# beef brisket wet rub



## smokey9228 (Jun 4, 2008)

Anyone have a good southwestern recipe wet rub?


----------



## walking dude (Jun 4, 2008)

smokey..............you need to get over to roll call, and properly introduce yourself........abit about yourself, type of smoker, etc.
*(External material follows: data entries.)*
### src/rtl/assert_macros.svh
// Assertion macros used by the reorder buffer back module.
// The module that uses them provides clk_i and rst_ni.
`ifndef ASSERT_MACROS_SVH
`define ASSERT_MACROS_SVH

// Property checked at every rising clock edge outside reset.
`define IORB_ASSERT(lbl, prop, msg) \
  lbl: assert property (@(posedge clk_i) disable iff (!rst_ni) (prop)) else $error(msg);

// Condition in one cycle implies another in the next cycle.
`define IORB_ASSERT_NEXT(lbl, pre, post, msg) \
  `IORB_ASSERT(lbl, (pre) |=> (post), msg)

`endif

### src/rtl/iorb_pkg.sv
package iorb_pkg;

  // Fixed field widths of the transaction ports.
  localparam int unsigned POS_W = 16;
  localparam int unsigned ID_W  = 32;

  // Defaults for the top level parameters.
  localparam int unsigned DEPTH_DEFAULT   = 16;
  localparam int unsigned ID_BITS_DEFAULT = 32;

  // Entries of the command queue between front and back.
  localparam int unsigned CMDQ_DEPTH = 2;

  // Input kind codes.
  localparam logic KIND_STORE = 1'b0;
  localparam logic KIND_END   = 1'b1;

  // Result kind codes.
  typedef enum logic [1:0] {
    RES_RELEASE  = 2'd0,
    RES_END      = 2'd1,
    RES_NOT_DONE = 2'd2,
    RES_REJECT   = 2'd3
  } res_kind_e;

  // Command classes decided by the front.
  typedef enum logic [1:0] {
    CMD_STORE  = 2'd0,
    CMD_REJECT = 2'd1,
    CMD_END    = 2'd2
  } cmd_op_e;

  typedef struct packed {
    cmd_op_e           op;
    logic [POS_W-1:0]  pos;
    logic [ID_W-1:0]   id;
  } cmd_t;

  // Status of the back as seen by the front.
  typedef struct packed {
    logic              busy;
    logic [POS_W-1:0]  head_pos;
  } back_stat_t;

endpackage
Also, sign up for Jeff's FREE 5-day ecourse  LOTS of good tips and tricks in there

i am sure someone will be by to help you out

but once again.........Welcome


----------



## bwsmith_2000 (Jun 4, 2008)

Smokey,
     Below is a basic wet rub. I is copied from Paul Kirk's book Paul Kirk's Championship Barbecue Sauces  175 Make-Your-Own Sauces, Masrinades, Dry Rubs, Wet Rubs, Mops, and Salsas. I highly recommend the book to everyone. Mr. Kirk goes through what makes a good sauce or rub and then teaches one how to construct their own recipe. Below is the Basic Wet Rub (and by the way, there are other wet *and* many dry rub recipes in his book):

1 Cup lard or solid vegetable shortening
2 Tablespoons brown sugar
1 Tablespoon paprika
1 Teaspoon onion powder or 1 tablespoon grated onion
1/2 Teaspoon cayenne
2 Tablespoons fresh lemon juice
2 Tablespoons Worcestershire sauce
1 Teaspoon garlic salt or 1 garlic clove, pressed, plus 1/2 teaspoon salt

In a mixing bowl, cream the lard, sugar, paprika, onion, and cayenne. In a separate bowl, combine the lemon juice, Worcestershire sauce, and garlic salt, and blend until the salt has dissolved. Add slowly to the lard mixture. Blend thoroughly. Use immediately. 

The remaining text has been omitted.